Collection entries

=-=-=

What follows belongs to an exercise in optimizing a design on an open flow for small area, a short achievable clock period and few clock cycles per item; a production flow would make more cautious choices.
Where RTL was checked, it was by simulation tests only, not by an equivalence proof against the original.

Setup of rev 12:
==> module cpu_top, before the edit <==
module cpu_top #(
    parameter int inst_addr_w = 8
) (
    input  wire                     clk,
    input  wire                     rst_n,
    input  wire [data_w-1:0]        inst_rdata,
    input  wire [data_w-1:0]        data_rdata,
    output logic [inst_addr_w-1:0]  inst_addr,
    output logic [data_addr_w-1:0]  data_addr,
    output logic [data_w-1:0]       data_wdata,
    output logic                    data_we,
    output logic                    io_stall
);
    logic              i_valid;
    logic              d_valid;
    logic              d_stall;      
    logic [pc_w-1:0]   d_btgt;
    logic [data_w-1:0] ir;
    logic              e_valid;
    logic [data_w-1:0] e_a;
    logic [data_w-1:0] e_b;
    logic [pc_w-1:0]   e_addr;
    logic [pc_w-1:0]   e_btgt;
    logic              e_writes;
    logic [3:0]        e_wd;
    logic              e_alu;
    logic              e_sub;
    logic              e_slt;
    logic              e_load;
    logic              e_mult;
    logic              e_beq;
    logic              w_we;
    logic [3:0]        w_rd;
    logic              w_load;
    logic              w_mult;
    logic [data_w-1:0] w_res;
    logic              stall_q;
    logic              we_q;
    logic              redirect;
    logic              hz_i;
    logic              jump_i;
    logic              beq_self_i;
    logic [pc_w-1:0]   jump_pc_i;
    logic [pc_w-1:0]   btgt_i;       
    logic [2:0]        opc_i;
    logic              i_reads_rs;
    logic              i_reads_rt;
    logic              d_late;
    assign opc_i      = inst_rdata[15:13];
    assign beq_self_i = (opc_i == op_beq) && (inst_rdata[12:9] == inst_rdata[8:5]);
    assign jump_i     = i_valid && ((opc_i == op_jump) || beq_self_i);
    assign btgt_i     = inst_addr + {{3{inst_rdata[4]}}, inst_rdata[4:0]};
    assign jump_pc_i  = beq_self_i ? btgt_i : inst_rdata[7:0];
    assign i_reads_rs = (opc_i <= op_store) || ((opc_i == op_beq) && !beq_self_i);
    assign i_reads_rt = (opc_i != op_load) && i_reads_rs;
    assign hz_i = i_valid && d_late && !redirect &&
                  ((i_reads_rs && (inst_rdata[12:9] == ir_wd)) ||
                   (i_reads_rt && (inst_rdata[8:5] == ir_wd)));
    logic [3:0] ir_wd;
    pc_unit u_pc_unit (
        .clk         (clk),
        .rst_n       (rst_n),
        .redirect    (redirect),
        .redirect_pc (e_btgt),
        .hold        (hz_i),
        .jump        (jump_i && !redirect),
        .jump_pc     (jump_pc_i),
        .pc          (inst_addr)
    );
    always_ff @(posedge clk or negedge rst_n) begin
        if (!rst_n)
            i_valid <= 1'b0;
        else
            i_valid <= !(redirect || hz_i || jump_i);
    end
    always_ff @(posedge clk or negedge rst_n) begin
        if (!rst_n) begin
            d_valid <= 1'b0;
            d_stall <= 1'b0;
        end else begin
            if (!d_stall)
                d_valid <= i_valid && !redirect;
            d_stall <= hz_i;
        end
    end
    always_ff @(posedge clk) begin
        if (!d_stall) begin
            ir   <= inst_rdata;
            d_btgt <= btgt_i;
        end
    end
    logic                 d_reads_rs;
    logic                 d_reads_rt;
    logic                 d_writes;
    logic [3:0]           d_wd;
    logic                 d_alu;
    logic                 d_sub;
    logic                 d_slt;
    logic                 d_mult;
    logic                 d_load;
    logic                 d_store;
    logic                 d_beq;
    logic [3:0]           d_rs;
    logic [3:0]           d_rt;
    logic [data_w-1:0]    rf_a;
    logic [data_w-1:0]    rf_b;
    logic [data_w-1:0]    d_a;
    logic [data_w-1:0]    d_b;
    logic [data_w-1:0]    alu_out;
    logic [data_w-1:0]    product;
    logic [data_w-1:0]    w_data;
    logic                 e_eq;
    logic                 e_fwd;      
    logic                 hit_ea;
    logic                 hit_eb;
    logic                 hit_wa;
    logic                 hit_wb;
    logic                 d_go;       
    assign d_rs  = ir[12:9];
    assign d_rt  = ir[8:5];
    assign ir_wd = d_wd;
    cpu_control u_cpu_control (
        .w        (ir),
        .reads_rs (d_reads_rs),
        .reads_rt (d_reads_rt),
        .writes   (d_writes),
        .wr_idx   (d_wd),
        .is_alu   (d_alu),
        .is_sub   (d_sub),
        .is_slt   (d_slt),
        .is_mult  (d_mult),
        .is_load  (d_load),
        .is_store (d_store),
        .is_beq   (d_beq)
    );
    assign d_late = d_valid && !d_stall && (d_load || d_mult);
    reg_file u_reg_file (
        .clk     (clk),
        .rst_n   (rst_n),
        .rs_idx  (d_rs),
        .rt_idx  (d_rt),
        .we      (w_we),
        .wr_idx  (w_rd),
        .wr_data (w_data),
        .rs_data (rf_a),
        .rt_data (rf_b)
    );
    assign e_fwd  = e_valid && e_writes && e_alu;
    assign hit_ea = e_fwd && (e_wd == d_rs);
    assign hit_eb = e_fwd && (e_wd == d_rt);
    assign hit_wa = w_we && (w_rd == d_rs);
    assign hit_wb = w_we && (w_rd == d_rt);
    assign d_a = hit_ea ? alu_out : hit_wa ? w_data : rf_a;
    assign d_b = hit_eb ? alu_out : hit_wb ? w_data : rf_b;
    assign redirect = e_valid && e_beq && e_eq;
    logic [7:0] addr_d;
    pfx_add #(.W(8)) u_addr_add (
        .a   (d_a[7:0]),
        .b   ({{3{ir[4]}}, ir[4:0]}),
        .cin (1'b0),
        .sum (addr_d)
    );
    assign d_go     = d_valid && !d_stall && !redirect;
    always_ff @(posedge clk or negedge rst_n) begin
        if (!rst_n)
            e_valid <= 1'b0;
        else
            e_valid <= d_go;
    end
    always_ff @(posedge clk) begin
        e_a      <= d_a;
        e_b      <= d_b;
        e_addr   <= addr_d;
        e_btgt   <= d_btgt;
        e_writes <= d_writes;
        e_wd     <= d_wd;
        e_alu    <= d_alu;
        e_sub    <= d_sub;
        e_slt    <= d_slt;
        e_load   <= d_load;
        e_mult   <= d_mult;
        e_beq    <= d_beq && (d_rs != d_rt);
    end
    exec_unit u_exec_unit (
        .clk     (clk),
        .a       (e_a),
        .b       (e_b),
        .sub     (e_sub),
        .slt     (e_slt),
        .alu_out (alu_out),
        .eq      (e_eq),
        .product (product)
    );
    always_ff @(posedge clk or negedge rst_n) begin
        if (!rst_n) begin
            stall_q <= 1'b1;
            we_q    <= 1'b0;
        end else begin
            stall_q <= !d_go;
            we_q    <= d_go && d_store;
        end
    end
    assign io_stall   = stall_q;
    assign data_we    = we_q;
    assign data_addr  = e_addr;
    assign data_wdata = e_b;
    always_ff @(posedge clk or negedge rst_n) begin
        if (!rst_n)
            w_we <= 1'b0;
        else
            w_we <= e_valid && e_writes;
    end
    always_ff @(posedge clk) begin
        w_rd   <= e_wd;
        w_load <= e_load;
        w_mult <= e_mult;
        w_res  <= alu_out;
    end
    assign w_data = w_load ? data_rdata : w_mult ? product : w_res;
endmodule
Settings: LEC_CHECK=0, CAP_MARGIN=20, CORE_MARGIN=2, CORE_UTILIZATION=40, SLEW_MARGIN=20; clock period 10.0 ns.
standard.sh (not shown) runs the stock make flow with config.mk's settings and CLKGATE_MAP_FILE= SYNTH_SCRIPT=/design/flow/synth_recipe.tcl, a recipe that flattens the netlist after the stock synthesis.
==> flow/flow/run.sh <==
#!/bin/bash
# Standard layout, with timing repair aiming below the clock period: the
# repair steps treat any path with less than SETUP_SLACK_MARGIN ns of slack
# as failing, so they keep improving the paths past the 10 ns constraint.
cp standard.sh standard.sh.txt
cp config.mk config.mk.txt
export SETUP_SLACK_MARGIN=7
export TNS_END_PERCENT=0
bash standard.sh > standard.log 2>&1
Looking at the reports, rev 12 completed the entire flow and the layout it produced met the timing, DRC and antenna checks.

=-=-=

→ **PROBLEM TO SOLVE**
Beginning at the opening line of the data, transcribe each line exactly until you reach the line with "Setup of rev", which you also include, and go no further.

→ **RESPONSE AREA**
What follows belongs to an exercise in optimizing a design on an open flow for small area, a short achievable clock period and few clock cycles per item; a production flow would make more cautious choices.
Where RTL was checked, it was by simulation tests only, not by an equivalence proof against the original.

Setup of rev 12:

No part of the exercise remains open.